Zero growth in sales and operating margin marked a disappointing year for Ericsson, although Q4 figures showed signs of an encouraging improvement for the year ahead. Guy Daniels reports.
Q4 sales increased 5 per cent year-on-year, although sales for the full year were flat. Networks sales increased 6 per cent year-on-year during the quarter, to SEK 35.3bn, driven mainly by North America. Global services reported growth of 4 per cent to SEK 28bn and Support Solutions saw 6 per cent growth to SEK 3.6bn. Despite this modest growth across all sectors, Ericsson’s full-year sales were unchanged year-on-year at SEK 227.8bn, thanks to an 11 per cent fall in annual Network sales – partly a result of a 40 per cent decline of CDMA equipment sales.
Quarterly operating margin excluding joint ventures improved to 7.1 per cent from 6.4 per cent in the year ago period, mainly driven by increased Networks sales, although restructuring charges had a negative impact on operating margin of close to minus three percentage points. Full year operating margin was practically unchanged at 9.7 per cent (9.6 per cent in 2011), but if you exclude the gain related to the divestment of Sony Ericsson then the margin falls to 6.4 per cent.
Ericsson reported a quarterly loss for the fourth period of SEK -6.3bn, against a profit in Q4 2011 of 1.5bn, which was mainly attributable to SEK -8.0bn of charges related to ST-Ericsson. For the full year 2012, Ericsson reported a net profit of SEK 5.9bn, which was down 54 per cent from 2011’s SEK 12.6bn.
The gains made in the year from the disposal of its share in the Sony Ericsson were almost exactly offset by the loss incurred by the ST-Ericsson.
Hans Vestberg, President and CEO of Ericsson, explained that it 2012 had been “a more challenging year” for its core Networks business, although its Support Solutions and Global Services divisions now account for close to 50 per cent of Group sales, offsetting the drop in infrastructure business:
“During the year profitability was negatively impacted by operating losses in ST-Ericsson, the ongoing network modernisation projects in Europe as well as the underlying business mix, with a higher share of coverage projects than capacity projects. With present visibility of customer demand, and with the current global economic development, underlying business mix is expected to gradually shift towards more capacity projects during the second half of 2013.”

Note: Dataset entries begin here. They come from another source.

--- src/rtl/i2s_transmitter.sv ---
// i2s_transmitter
//
// Serialises one stereo PCM pair per frame onto a standard (one-bit delayed) I2S line and
// generates the bit clock and word select from the main clock. Producers hand over a pair
// through a valid/ready handshake into a single-entry holding register. A frame that starts
// with the holding register empty is sent as silence and flagged with an underrun pulse.
//
// Parameters:
//   WIDTH                 sample width in bits, 2 <= WIDTH <= SERIAL_TO_LEFT_RIGHT/2 - 1
//   MAIN_TO_SERIAL        sclk period in mclk cycles (even, >= 4)
//   SERIAL_TO_LEFT_RIGHT  frame (ws) period in sclk cycles (even)
//
// Ports:
//   mclk         in   main clock, all registers on its rising edge
//   rst_n        in   asynchronous active-low reset
//   tx_data_l    in   left sample, two's complement, MSB first on the wire
//   tx_data_r    in   right sample
//   tx_valid     in   pair on tx_data_l/r is valid
//   tx_ready     out  holding register empty; pair accepted on tx_valid && tx_ready
//   sd_tx        out  serial data to the DAC
//   sclk         out  serial bit clock
//   ws           out  word select, 0 = left, 1 = right
//   frame_start  out  one-cycle pulse when a new frame is loaded
//   underrun     out  one-cycle pulse when a frame is loaded with the holding register empty

module i2s_transmitter #(
  parameter int unsigned WIDTH                = 16,
  parameter int unsigned MAIN_TO_SERIAL       = 24,
  parameter int unsigned SERIAL_TO_LEFT_RIGHT = 64
) (
  input  logic             mclk,
  input  logic             rst_n,
  input  logic [WIDTH-1:0] tx_data_l,
  input  logic [WIDTH-1:0] tx_data_r,
  input  logic             tx_valid,
  output logic             tx_ready,
  output logic             sd_tx,
  output logic             sclk,
  output logic             ws,
  output logic             frame_start,
  output logic             underrun
);

  localparam int unsigned HalfDiv = MAIN_TO_SERIAL / 2;
  localparam int unsigned DivW    = (HalfDiv > 1) ? $clog2(HalfDiv) : 1;
  localparam int unsigned SlotW   = $clog2(SERIAL_TO_LEFT_RIGHT);

  localparam logic [DivW-1:0]  DivLast      = DivW'(HalfDiv - 1);
  localparam logic [SlotW-1:0] SlotLast     = SlotW'(SERIAL_TO_LEFT_RIGHT - 1);
  localparam logic [SlotW-1:0] SlotHalf     = SlotW'(SERIAL_TO_LEFT_RIGHT / 2);
  localparam logic [SlotW-1:0] SlotLeftEnd  = SlotW'(WIDTH);
  localparam logic [SlotW-1:0] SlotRightEnd = SlotW'(SERIAL_TO_LEFT_RIGHT / 2 + WIDTH);

  // Clock divider and slot counter
  logic [DivW-1:0]  div_cnt_q, div_cnt_d;
  logic             sclk_q, sclk_d;
  logic [SlotW-1:0] bit_cnt_q, bit_cnt_d;
  logic             ws_q, ws_d;

  // Serial datapath
  logic             sd_q, sd_d;
  logic [WIDTH-1:0] sh_l_q, sh_l_d;
  logic [WIDTH-1:0] sh_r_q, sh_r_d;

  // Single-entry holding register
  logic [WIDTH-1:0] hold_l_q, hold_l_d;
  logic [WIDTH-1:0] hold_r_q, hold_r_d;
  logic             hold_full_q, hold_full_d;

  // Registered status pulses
  logic             frame_start_q, frame_start_d;
  logic             underrun_q, underrun_d;

  logic div_last;
  logic sclk_fall;
  logic slot_last;
  logic frame_load;
  logic accept;

  assign div_last   = (div_cnt_q == DivLast);
  // The divider toggles sclk at its terminal count, so a toggle from 1 is a falling edge.
  assign sclk_fall  = div_last && sclk_q;
  assign slot_last  = (bit_cnt_q == SlotLast);
  assign frame_load = sclk_fall && slot_last;
  assign accept     = tx_valid && !hold_full_q;

  always_comb begin
    div_cnt_d     = div_cnt_q;
    sclk_d        = sclk_q;
    bit_cnt_d     = bit_cnt_q;
    ws_d          = ws_q;
    sd_d          = sd_q;
    sh_l_d        = sh_l_q;
    sh_r_d        = sh_r_q;
    hold_l_d      = hold_l_q;
    hold_r_d      = hold_r_q;
    hold_full_d   = hold_full_q;
    frame_start_d = 1'b0;
    underrun_d    = 1'b0;

    if (div_last) begin
      div_cnt_d = '0;
      sclk_d    = ~sclk_q;
    end else begin
      div_cnt_d = div_cnt_q + DivW'(1);
    end

    // Everything on the wire moves on the sclk falling edge so the DAC sees stable data
    // on the following rising edge.
    if (sclk_fall) begin
      bit_cnt_d = slot_last ? '0 : bit_cnt_q + SlotW'(1);
      ws_d      = (bit_cnt_d >= SlotHalf);
      sd_d      = 1'b0;

      if (frame_load) begin
        // Slot 0 of each half is the I2S delay bit, so the new frame starts with a 0.
        sh_l_d        = hold_full_q ? hold_l_q : '0;
        sh_r_d        = hold_full_q ? hold_r_q : '0;
        frame_start_d = 1'b1;
        underrun_d    = ~hold_full_q;
      end else if (bit_cnt_d <= SlotLeftEnd) begin
        sd_d   = sh_l_q[WIDTH-1];
        sh_l_d = {sh_l_q[WIDTH-2:0], 1'b0};
      end else if ((bit_cnt_d > SlotHalf) && (bit_cnt_d <= SlotRightEnd)) begin
        sd_d   = sh_r_q[WIDTH-1];
        sh_r_d = {sh_r_q[WIDTH-2:0], 1'b0};
      end
    end

    // The load consumes the pre-edge holding state; an accept on the load edge only lands
    // in the register and waits for the next frame. Both cannot coincide with a full
    // register because tx_ready is low then.
    if (frame_load && hold_full_q) begin
      hold_full_d = 1'b0;
    end else if (accept) begin
      hold_full_d = 1'b1;
      hold_l_d    = tx_data_l;
      hold_r_d    = tx_data_r;
    end
  end

  always_ff @(posedge mclk or negedge rst_n) begin
    if (!rst_n) begin
      div_cnt_q     <= '0;
      sclk_q        <= 1'b0;
      bit_cnt_q     <= '0;
      ws_q          <= 1'b0;
      sd_q          <= 1'b0;
      sh_l_q        <= '0;
      sh_r_q        <= '0;
      hold_l_q      <= '0;
      hold_r_q      <= '0;
      hold_full_q   <= 1'b0;
      frame_start_q <= 1'b0;
      underrun_q    <= 1'b0;
    end else begin
      div_cnt_q     <= div_cnt_d;
      sclk_q        <= sclk_d;
      bit_cnt_q     <= bit_cnt_d;
      ws_q          <= ws_d;
      sd_q          <= sd_d;
      sh_l_q        <= sh_l_d;
      sh_r_q        <= sh_r_d;
      hold_l_q      <= hold_l_d;
      hold_r_q      <= hold_r_d;
      hold_full_q   <= hold_full_d;
      frame_start_q <= frame_start_d;
      underrun_q    <= underrun_d;
    end
  end

  assign tx_ready    = ~hold_full_q;
  assign sd_tx       = sd_q;
  assign sclk        = sclk_q;
  assign ws          = ws_q;
  assign frame_start = frame_start_q;
  assign underrun    = underrun_q;

endmodule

North America was Ericsson’s strongest market, driven by continued mobile broadband investments and demand for services. However, business in South East Asia and Oceania and Sub-Saharan Africa also gradually improved during the year. Turning to next year, Vestberg says:
“Improving profitability, reducing costs and working capital remain high on the agenda also for 2013. While the macroeconomic and political uncertainty continues in certain regions the long-term fundamentals in the industry remain attractive and we are well positioned to continue to support our customers in a transforming ICT market.”
Meanwhile, ST-Ericsson also reported its fourth quarter 2012 financials this morning. The JV of STMicroelectronics and Ericsson reported sales of $358m and an operating loss of $133m. Whilst Ericsson’s Vestberg says that he will “explore various strategic options for ST-Ericsson assets”, Didier Lamouche, President and CEO of the JV, commented:
“We have continued to execute steadily and aggressively on our strategy and delivered on our commitments to improve our financial results, further reducing our losses and controlling expenses. However, we recognize that the level of losses and use of cash remains very high.”